As reported previously on this blog series, the requirements under the HIPAA/HITECH statutes and regulations for public disclosure of security breaches of Protected Health Information (“PHI”) have been bringing direct intervention by attorneys general with respect to enforcement actions regarding such breaches. Last week for the first time, the Office for Civil Rights (“OCR”) of the U.S. Department of Health and Human Services (“HHS”) exacted heavy financial obligations from (i) Cignet Health and its affiliates (“Cignet”) on February 22, 2011, with a $4.3 million civil monetary penalty assessment (“CMP”) for violations of the HIPAA Privacy Rule and (ii) the General Hospital Corporation and Massachusetts General Physicians Organization Inc. (collectively, “Mass General” ) on February 24, 2011, for a settlement that includes a payment to the U.S. government of $1,000,000 by Mass General for potential violations of HIPAA.
This is the first time that the OCR has publicized its activities in enforcement actions involving heavy monetary payments. Until now, as reported previously on this blog series, the publicized enforcement activity for monetary recoveries from covered entities under HIPAA/HITECH has been by attorneys general in Connecticut, Indiana and Vermont.
The cases of Cignet and Mass General are efforts by the OCR to demonstrate its seriousness in taking action against violations or alleged violations of HIPAA/HITECH. In the OCR press release relating to Cignet (the “Cignet Press Release”), Kathleen Sibelius, Secretary Of HHS stated the following:
Ensuring that Americans’ health information privacy is protected is vital to our health care system and a priority of this Administration. The U.S. Department of Health and Human Services is serious about enforcing individual rights guaranteed by the HIPAA Privacy Rule.
In the OCR press release relating to Mass General (the “Mass General Press Release”), OCR Director Georgina Verdugo was quoted as follows: “We hope the health care industry will take a close look at this agreement and recognize that OCR is serious about HIPAA enforcement. It is a covered entity’s responsibility to protect its patients’ health information.”

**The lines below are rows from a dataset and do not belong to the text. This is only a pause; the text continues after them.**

--- src/rtl/sdiv_pkg.sv ---
// Shared types and constants for the sequential signed divider sdiv16x8.
package sdiv_pkg;

  localparam int unsigned DIVIDEND_W_DEF = 16;
  localparam int unsigned DIVISOR_W_DEF  = 8;

  localparam logic [DIVISOR_W_DEF-1:0] Q_MAX = 8'h7F;
  localparam logic [DIVISOR_W_DEF-1:0] Q_MIN = 8'h80;

  typedef enum logic [1:0] {
    IDLE,
    ITER,
    FIX,
    DONE
  } state_t;

endpackage

--- src/rtl/full_adder.sv ---
// One-bit full adder cell shared with the mult8bw multiplier array.
module full_adder (
  input  logic i_a,
  input  logic i_b,
  input  logic i_c,
  output logic o_s,
  output logic o_c
);

  assign o_s = i_a ^ i_b ^ i_c;
  assign o_c = (i_a & i_b) | (i_c & (i_a ^ i_b));

endmodule

--- src/rtl/trial_sub9.sv ---
// Ripple trial subtractor a - b built from full_adder cells; o_nonneg is the no-borrow flag.
module trial_sub9 #(
  parameter int unsigned W = 9
) (
  input  logic [W-1:0] i_a,
  input  logic [W-1:0] i_b,
  output logic [W-1:0] o_diff,
  output logic         o_nonneg
);

  logic [W:0] w_c;

  // a + ~b + 1: carry-out set means a >= b for unsigned operands
  assign w_c[0] = 1'b1;

  for (genvar i = 0; i < W; i++) begin : g_bit
    full_adder u_fa (
      .i_a (i_a[i]),
      .i_b (~i_b[i]),
      .i_c (w_c[i]),
      .o_s (o_diff[i]),
      .o_c (w_c[i+1])
    );
  end

  assign o_nonneg = w_c[W];

endmodule

--- src/rtl/sdiv16x8.sv ---
// Sequential signed divider: restoring division on magnitudes, one quotient bit per cycle,
// sign fix-up and saturation in a final cycle, valid/ready on both sides.
module sdiv16x8
  import sdiv_pkg::*;
#(
  parameter int unsigned DIVIDEND_W = DIVIDEND_W_DEF,
  parameter int unsigned DIVISOR_W  = DIVISOR_W_DEF
) (
  input  logic                  clk,
  input  logic                  rst,
  input  logic                  in_valid,
  output logic                  in_ready,
  input  logic [DIVIDEND_W-1:0] dividend,
  input  logic [DIVISOR_W-1:0]  divisor,
  output logic                  out_valid,
  input  logic                  out_ready,
  output logic [DIVISOR_W-1:0]  quotient,
  output logic [DIVISOR_W-1:0]  remainder,
  output logic                  div_zero,
  output logic                  ovf
);

  localparam int unsigned CNT_W = $clog2(DIVIDEND_W);
  localparam int unsigned RW    = DIVISOR_W + 1;

  if ((DIVIDEND_W != 2 * DIVISOR_W) || (DIVISOR_W != DIVISOR_W_DEF)) begin : g_bad_width
    $error("sdiv16x8: DIVIDEND_W must be 2*DIVISOR_W and DIVISOR_W must match Q_MAX/Q_MIN width");
  end

  state_t                r_state;
  logic [DIVIDEND_W-1:0] r_a_mag;
  logic [DIVIDEND_W-1:0] r_q;
  logic [DIVISOR_W-1:0]  r_b_mag;
  logic [DIVISOR_W-1:0]  r_rem;
  logic [DIVISOR_W-1:0]  r_dlo;
  logic                  r_sa;
  logic                  r_sb;
  logic                  r_dz;
  logic [CNT_W-1:0]      r_cnt;

  logic [DIVIDEND_W-1:0] w_a_abs;
  logic [DIVISOR_W-1:0]  w_b_abs;
  logic [RW-1:0]         w_shift;
  logic [RW-1:0]         w_diff;
  logic                  w_nonneg;
  logic                  w_qs;
  logic [DIVISOR_W-1:0]  w_q_lo;
  logic [DIVISOR_W-1:0]  w_q_fix;
  logic [DIVISOR_W-1:0]  w_r_fix;
  logic                  w_ovf;
  logic                  w_unused;

  // -32768 and -128 negate to 0x8000 / 0x80, which are correct as unsigned magnitudes
  assign w_a_abs = dividend[DIVIDEND_W-1] ? ('0 - dividend) : dividend;
  assign w_b_abs = divisor[DIVISOR_W-1]   ? ('0 - divisor)  : divisor;

  assign w_shift = {r_rem, r_a_mag[DIVIDEND_W-1]};

  trial_sub9 #(
    .W (RW)
  ) u_sub (
    .i_a      (w_shift),
    .i_b      ({1'b0, r_b_mag}),
    .o_diff   (w_diff),
    .o_nonneg (w_nonneg)
  );

  // A kept difference is below |divisor| <= 128, so its top bit is always clear
  assign w_unused = w_diff[DIVISOR_W];

  assign w_qs    = r_sa ^ r_sb;
  assign w_q_lo  = r_q[DIVISOR_W-1:0];
  assign w_q_fix = w_qs ? ('0 - w_q_lo) : w_q_lo;
  assign w_r_fix = r_sa ? ('0 - r_rem) : r_rem;
  assign w_ovf   = w_qs ? (r_q > DIVIDEND_W'(Q_MIN)) : (r_q > DIVIDEND_W'(Q_MAX));

  assign in_ready  = (r_state == IDLE);
  assign out_valid = (r_state == DONE);

  always_ff @(posedge clk or posedge rst) begin
    if (rst) begin
      r_state   <= IDLE;
      r_a_mag   <= '0;
      r_q       <= '0;
      r_b_mag   <= '0;
      r_rem     <= '0;
      r_dlo     <= '0;
      r_sa      <= 1'b0;
      r_sb      <= 1'b0;
      r_dz      <= 1'b0;
      r_cnt     <= '0;
      quotient  <= '0;
      remainder <= '0;
      div_zero  <= 1'b0;
      ovf       <= 1'b0;
    end else begin
      case (r_state)
        IDLE: begin
          if (in_valid) begin
            r_a_mag <= w_a_abs;
            r_b_mag <= w_b_abs;
            r_sa    <= dividend[DIVIDEND_W-1];
            r_sb    <= divisor[DIVISOR_W-1];
            r_dz    <= (divisor == '0);
            r_dlo   <= dividend[DIVISOR_W-1:0];
            r_q     <= '0;
            r_rem   <= '0;
            r_cnt   <= '0;
            r_state <= ITER;
          end
        end
        ITER: begin
          r_rem   <= w_nonneg ? w_diff[DIVISOR_W-1:0] : w_shift[DIVISOR_W-1:0];
          r_q     <= {r_q[DIVIDEND_W-2:0], w_nonneg};
          r_a_mag <= {r_a_mag[DIVIDEND_W-2:0], 1'b0};
          r_cnt   <= r_cnt + 1'b1;
          if (r_cnt == CNT_W'(DIVIDEND_W - 1)) begin
            r_state <= FIX;
          end
        end
        FIX: begin
          if (r_dz) begin
            quotient  <= r_sa ? Q_MIN : Q_MAX;
            remainder <= r_dlo;
            div_zero  <= 1'b1;
            ovf       <= 1'b0;
          end else if (w_ovf) begin
            quotient  <= w_qs ? Q_MIN : Q_MAX;
            remainder <= '0;
            div_zero  <= 1'b0;
            ovf       <= 1'b1;
          end else begin
            quotient  <= w_q_fix;
            remainder <= w_r_fix;
            div_zero  <= 1'b0;
            ovf       <= 1'b0;
          end
          r_state <= DONE;
        end
        DONE: begin
          if (out_ready) begin
            r_state <= IDLE;
          end
        end
        default: r_state <= IDLE;
      endcase
    end
  end

endmodule

--- config.mk ---
export PLATFORM = sky130hd
export DESIGN_NAME = sdiv16x8
export DESIGN_NICKNAME = d
export VERILOG_FILES = /design/src/rtl/sdiv_pkg.sv /design/src/rtl/full_adder.sv /design/src/rtl/trial_sub9.sv /design/src/rtl/sdiv16x8.sv
export SDC_FILE = /design/constraint.sdc
export NUM_CORES = 1
export LEC_CHECK = 0
export ABC_AREA = 1
export BUFFER_PORTS_ARGS = -buffer_cell sky130_fd_sc_hd__buf_2
export CAP_MARGIN = 20
export CORE_ASPECT_RATIO = 1.5
export CORE_MARGIN = 4
export CORE_UTILIZATION = 57
export DETAILED_ROUTE_END_ITERATION = 6
export GPL_TIMING_DRIVEN = 0
export PLACE_DENSITY = 0.78
export SLEW_MARGIN = 25
export SYNTH_ARGS = -nofsm -noshare
export SYNTH_HDL_FRONTEND = slang
export SYNTH_SLANG_ARGS = --single-unit
--- constraint.sdc ---
create_clock -name clk -period 5.47 [get_ports clk]
set_clock_uncertainty 0.05 [all_clocks]
set_input_delay 1.094 -clock clk [delete_from_list [all_inputs] [get_ports clk]]
set_output_delay 1.094 -clock clk [all_outputs]
set_load 0.01 [all_outputs]
# Yosys cells after proc, flatten, opt, wreduce, memory -nomap -nowiden
# Cells that the tools add are included.
dict set report classes {
  n_addsub 5
  mul 0
  div 0
  n_lt_le_gt_ge 2
  eq_ne 7
  n_shift 0
  muxes 27
  bitwise_logic 51
  n_reduce_logical 6
}
# op count
set op_table {}
lappend op_table {{$mux 8} 11}
lappend op_table {{$pmux 16 s2} 2}
lappend op_table {{$mux 16} 3}
lappend op_table {{$sub 1x8->8 const A} 3}
lappend op_table {{$and 1x1->1} 16}
lappend op_table {{$gt 16x7->1 const B} 1}
lappend op_table {{$gt 16x8->1 const B} 1}
lappend op_table {{$pmux 8 s2} 1}
lappend op_table {{$sub 1x16->16 const A} 1}
lappend op_table {{$xor 1x1->1} 16}
lappend op_table {{$not 1->1} 10}
lappend op_table {{$or 1x1->1} 9}
lappend op_table {{$logic_not 8->1} 1}
lappend op_table {{$pmux 2 s4} 1}
lappend op_table {{$pmux 4 s2} 1}
lappend op_table {{$mux 2} 3}
lappend op_table {{$add 4x1->4 const B} 1}
lappend op_table {{$eq 2x2->1 const B} 2}
lappend op_table {{$eq 4x4->1 const B} 1}
lappend op_table {{$mux 1} 4}
lappend op_table {{$mux 4} 1}
lappend op_table {{$ne 2x2->1 const B} 2}
lappend op_table {{$reduce_and 2->1} 2}
lappend op_table {{$reduce_and 3->1} 1}
lappend op_table {{4 further kinds} 4}
dict set report totals {
  register_bits 83
  latch_bits 0
  ram_bits 0
  mem_bits_ro 0
  out_inout_bits 20
  memories 0
}

# Depth between registers and ports, before layout
dict set report depth {
  word_depth 21
  depth_mapped 15
}

# Modules after synthesis
# Synthesis repeated with hierarchy kept, for this count alone.
dict set report hier_totals {
  hier_cells 569
  area_unflattened_um2 4616.9
}
# module instances cells_each area_each_um2 seq_area_each_um2
set by_module_without_submodules {}
lappend by_module_without_submodules {sdiv16x8 1 550 4399.2 2077.0}
lappend by_module_without_submodules {full_adder 9 1 20.0 0.0}
lappend by_module_without_submodules {trial_sub9 1 10 37.5 0.0}

# Worst setup path after synthesis
# No wires, ideal clock.
dict set report synth_path {
  path_kind {reg2reg}
  startpoint {register r_a_mag[15]}
  endpoint {register r_rem[0]}
  setup_ps 129
  arrival_ps 3987
  t_required_ps 5291
  path_slack_ps 1304
  path_stages_with_launch 16
  path_buffers 1
  period_less_slack_ps 4166
  cell_sequence {dfrtp_1 -> inv_1 -> ha_1 -> inv_1 -> fa_1 -> fa_1 -> fa_1 -> fa_1 -> fa_1 -> fa_1 -> fa_1 -> nor2_1 -> clkbuf_1 -> nor2_1 -> a21oi_1 -> o22ai_1}
}
dict set report synth_via {
  elab_chain_cells 20
  word_cells_on_any_way 22
  cone_classes {2 x mux; 20 x bitwise}
}
# element line_no
set synth_lines {}
lappend synth_lines {{start, declared} sdiv16x8.sv:31} ;# logic [DIVIDEND_W-1:0] r_a_mag;
lappend synth_lines {{start signal, assigned} sdiv16x8.sv:100} ;# r_a_mag <= w_a_abs;
lappend synth_lines {{start signal, assigned} sdiv16x8.sv:115} ;# r_a_mag <= {r_a_mag[DIVIDEND_W-2:0], 1'b0};
lappend synth_lines {{$and 1x1->1 / $xor 1x1->1 (equally long branches)} {full_adder.sv:11, full_adder.sv:10}}
lappend synth_lines {{$or 1x1->1} full_adder.sv:11} ;# assign o_c = (i_a & i_b) | (i_c & (i_a ^ i_b));
lappend synth_lines {{$and 1x1->1} full_adder.sv:11}
lappend synth_lines {{$or 1x1->1} full_adder.sv:11}
lappend synth_lines {{$and 1x1->1} full_adder.sv:11}
lappend synth_lines {{$or 1x1->1} full_adder.sv:11}
lappend synth_lines {{$and 1x1->1} full_adder.sv:11}
lappend synth_lines {{$or 1x1->1} full_adder.sv:11}
lappend synth_lines {{(+4 left out)} --}
lappend synth_lines {{$and 1x1->1} full_adder.sv:11}
lappend synth_lines {{$or 1x1->1} full_adder.sv:11}
lappend synth_lines {{$and 1x1->1} full_adder.sv:11}
lappend synth_lines {{$or 1x1->1} full_adder.sv:11}
lappend synth_lines {{$and 1x1->1} full_adder.sv:11}
lappend synth_lines {{$or 1x1->1} full_adder.sv:11}
lappend synth_lines {{$mux 8 *} sdiv16x8.sv:113} ;# r_rem <= w_nonneg ? w_diff[DIVISOR_W-1:0] : w_shift[DIVISOR_W-1:0];
lappend synth_lines {{$pmux 8 s2 *} sdiv16x8.sv:97} ;# case (r_state)
lappend synth_lines {{end signal, assigned} sdiv16x8.sv:113}
lappend synth_lines {{end, declared} sdiv16x8.sv:34} ;# logic [DIVISOR_W-1:0] r_rem;
# Every way passes the cells marked *; elsewhere a longest branch is shown, timed or not.
# A chain may end at the register's enable or synchronous reset.

# Worst setup path after layout
# Same ends and word-level chain as after synthesis.

==> results_dict.tcl <==
set metrics [dict create \
    cts_tree "built" \
    cts.path.max_buffers 2 \
    root_buffer "clkbuf_16" \
    critPathLaunchType "register" \
    cts.clk_slew.worst_paths_ps 60 \
    max_freq_ghz 0.208 \
    worst_slack_ps 661 \
    r2r_slack_ps 660 \
    path_buf_inv 3 \
    period_needed_ps 4810 \
    hold_viol 0 \
    start_util 0.594 \
    criticalPathCategory "reg2reg" \
    grt_pass1_wl_um 19500 \
    final-seq-area_um2 2080 \
    clock_sinks 83 \
    ys_seq_area_frac 0.454 \
    nets 680 \
    cp_slowest_cell "fa_1" \
    overflow 0 \
    ys_types 32 \
    rr_worst_depth 15 \
    antenna_found_initial 0 \
    post-route-drc-count 0 \
    grt_max_degree 50 \
    cts.repair.resized 0 \
    critPathCaptureType "register" \
    post_cts_buffers 0 \
    tns_ps 0 \
    syn_inst 576 \
    timing.rr.end "r_rem[0]$_DFFE_PP0P_" \
    crit_arrival_ps 4970 \
    h-tree-depth 3 \
    layout_common_cells "nand2_1 (130), dfrtp_1 (83), inv_1 (57)" \
    hold_depth 2 \
    avgSynthCellArea_um2 7.95 \
    rsz0062_at_grt "false" \
    max_slew_margin 0.655 \
    multi_input_area_um2 2130 \
    wl_um 11500 \
    slew_violations 0 \
    synth_top_family_by_area "simple AND/OR/NAND/NOR gates" \
    dpl-instance-area_um2 4970 \
    yosysTopAreaCell "dfrtp_1" \
    fillers 692 \
    core_um2 7710 \
    design_area_um2 5300 \
    cp_slowest_stage_delay_ps 420 \
    fp.dieH_um 118 \
    setup_viol 0 \
    holdCritStartpoint "r_a_mag[12]$_DFFE_PP0P_" \
    die_w_um 81.2 \
    wl_per_cell_um 15.6 \
    peakVddDrop_mv 0.385 \
    layout_commonest_cell "nand2_1" \
    cpLargestDelayFamily "adder cells" \
    outcome "completed" \
    vias_per_cell 5.66 \
    cts_buffers 9 \
    hold_buffers 0 \
    detail-route-antenna-nets 0 \
    hold_end "r_a_mag[12]$_DFFE_PP0P_" \
    portBuffers 47 \
    synth-adder-area-share 0.0580 \
    vias 4194 \
    power.density_nw_per_um2 703 \
    gp_congestion 0.921 \
    clk-insertion-delay-late_ps 340 \
    rr_startpoint "r_a_mag[15]$_DFFE_PP0P_" \
    drive_gt1_frac 0.164 \
    cp_cell_sequence "inv_1, ha_1, inv_1, fa_1, fa_1, fa_1, fa_1, fa_1, fa_1, fa_1, nor2_1, clkbuf_1, nor2_1, a21oi_1, o22ai_1" \
    ys_warn_count 0 \
    ys_top_cells_by_area "dfrtp_1 (45%), nand2_1 (11%), o21ai_0 (5.0%)" \
    drt-pass1-iter-count 7 \
    worst_pin_slew_ps 518 \
    diodes 0 \
    pre_cts_ws_ps 844 \
    crit_fanout 10 \
    dp_hpwl_um 8730 \
    synth_mux_area_frac 0 \
    synth_compound_area_frac 0.165 \
    fin_crit_sh 0.879 \
    area_growth_syn_to_layout_pct 15.7 \
    synth-xor-area-share 0.0306 \
    synth_top_area_frac 0.454 \
    dieArea_um2 9560 \
    max_cap_viol_count 0 \
    holdCritPathClass "reg2reg" \
    rows 39 \
    drtIter0Drc 283 \
    syn-cell-area_um2 4580 \
    worst_hold_slack_ps 432 \
    mappedNetlistNets 621 \
    critPathRequiredTime_ps 5630 \
    grtUsageTotal 0.264 \
    grt_pass1_vias 4245 \
    leakage_nw 2.65 \
    io_pins 48 \
    cp_common_cell "fa_1" \
    synth-seq-cells 83 \
    synth-simple-area-share 0.212 \
]
==> flip-flops by register name, summed over array words and instances, names as in the netlist <==
| signal | flops |
|---|---|
| r_state | 2 |
| remainder | 8 |
| r_rem | 8 |
| r_dlo | 8 |
| r_a_mag | 16 |
| ovf | 1 |
| r_sa | 1 |
| div_zero | 1 |
| r_sb | 1 |
| quotient | 8 |
| r_dz | 1 |
| r_b_mag | 8 |
| r_q | 16 |
| r_cnt | 4 |
==> final cells by class <==
type / count / area share
repair buffers: 48 / 0.0496
flip-flops and latches: 83 / 0.392
clock buffers: 11 / 0.0477
clock inverters: 4 / 0.0139
inverters: 75 / 0.0536
multi-input cells: 399 / 0.403
well taps: 102 / 0.0241
plain buffers: 19 / 0.0163
==> per-stage QoR <==
step	utilization	cells	power [mW]
finish	0.687	741	3.72
global placement	0.641	725	2.98
floorplan	-	576	2.50
global route	0.687	741	4.06
detailed placement	0.645	726	3.05
CTS	0.687	741	3.74
==> synth_stat cells, drive strengths merged <==
master and number:
ha 10, nor4 1, fa 7, a31oi 2
o41ai 2, a22o 1, dfrtp 83, nand3 28
o21ai 61, nor3 5, clkbuf 9, nand4 5
xor2 16, inv 75, a22oi 1, nor2 56
a211oi 1, o22ai 24, nand2 136, buf 10
o211ai 4, a21oi 39
==> layer usage <==
metal | global-route usage | up-vias | wire (um)
li1 | - | 2004 | -
met1 | 0.287 | 2001 | 4340
met2 | 0.466 | 150 | 6190
met3 | 0.0475 | 39 | 532
met4 | 0.145 | 0 | 480
met5 | 0 | - | 0
==> how the worst max path moves through the flow <==
stage / start / endpoint / cells after the start
6_report: r_a_mag[15]$_DFFE_PP0P_ / r_rem[0]$_DFFE_PP0P_ / 15
5_1_grt: r_a_mag[15]$_DFFE_PP0P_ / r_rem[0]$_DFFE_PP0P_ / 15
4_1_cts: r_a_mag[15]$_DFFE_PP0P_ / r_rem[0]$_DFFE_PP0P_ / 15
3_5_place_dp: r_a_mag[15]$_DFFE_PP0P_ / r_rem[0]$_DFFE_PP0P_ / 15
3_3_place_gp: r_a_mag[15]$_DFFE_PP0P_ / r_rem[0]$_DFFE_PP0P_ / 15
2_1_floorplan: r_a_mag[15]$_DFFE_PP0P_ / r_rem[0]$_DFFE_PP0P_ / 15
==> tightest hold or removal path: stages, from the launching register on <==
cell	delay, ps
dfrtp_1	340
nand2_1	60
nand2_1	50
==> cell families after synthesis <==
family,count (synthesis)
simple gates,231
compound gates,135
buf+inv,94
flops,83
fa+ha+maj,17
xor+xnor,16
==> report_power, final <==
group,switching [mW],internal (mW),leakage [nW]
Clock,0.239,0.422,0.162
Combinational,1.30,0.686,1.44
Sequential,0.170,0.907,1.05
(Power assumes the default switching activity.)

The close proximity of the two OCR actions and press releases is noteworthy. According to the Cignet Press Release, the Cignet case involved 41 patients, while, according to the Mass General Press Release, the Mass General case involved 192 patients. Each of these numbers is far fewer than the threshold of 500 affected individuals for listing on the HHS website (the “HHS List”). Some of the 241 incidents reported on the current HHS List involved hundreds of thousands, or even more than one million, affected individuals. It is clear that OCR felt it necessary to make examples of Cignet and Mass General.
The two cases are very different in that the Cignet Health payment involves a CMP imposed by OCR for violations that the OCR found Cignet to have committed, including, according to the Cignet Press Release, the fact that “. . . Cignet failed to cooperate with OCR’s investigations on a continuing daily basis from March 17, 2009, to April 7, 2010, and that the failure to cooperate was due to Cignet’s willful neglect to comply with the Privacy Rule.” Therefore, the heavy CMP on Cignet would appear to based in major part on OCR’s view that Cignet flouted the authority of OCR to investigate alleged HIPAA Privacy violations.
On the other hand, according to the Mass General Press Release, Mass General settled for a $1,000,000 payment and other compliance actions for “potential violations of the HIPAA Privacy Rule.” It is clear that Mass General, while having an incident that affected almost five times as many individuals as that of Cignet, exhibited a spirit of cooperation with OCR and, therefore, settled for less than one-fourth of the CMP imposed on Cignet and was not found by OCR to have committed a violation.
The juxtaposition of the two cases by OCR shows that cooperation may achieve significant benefits for alleged HIPAA violators, while those who fail to cooperate can be severely punished. The importance of these two cases warrants further discussion in future blog entries.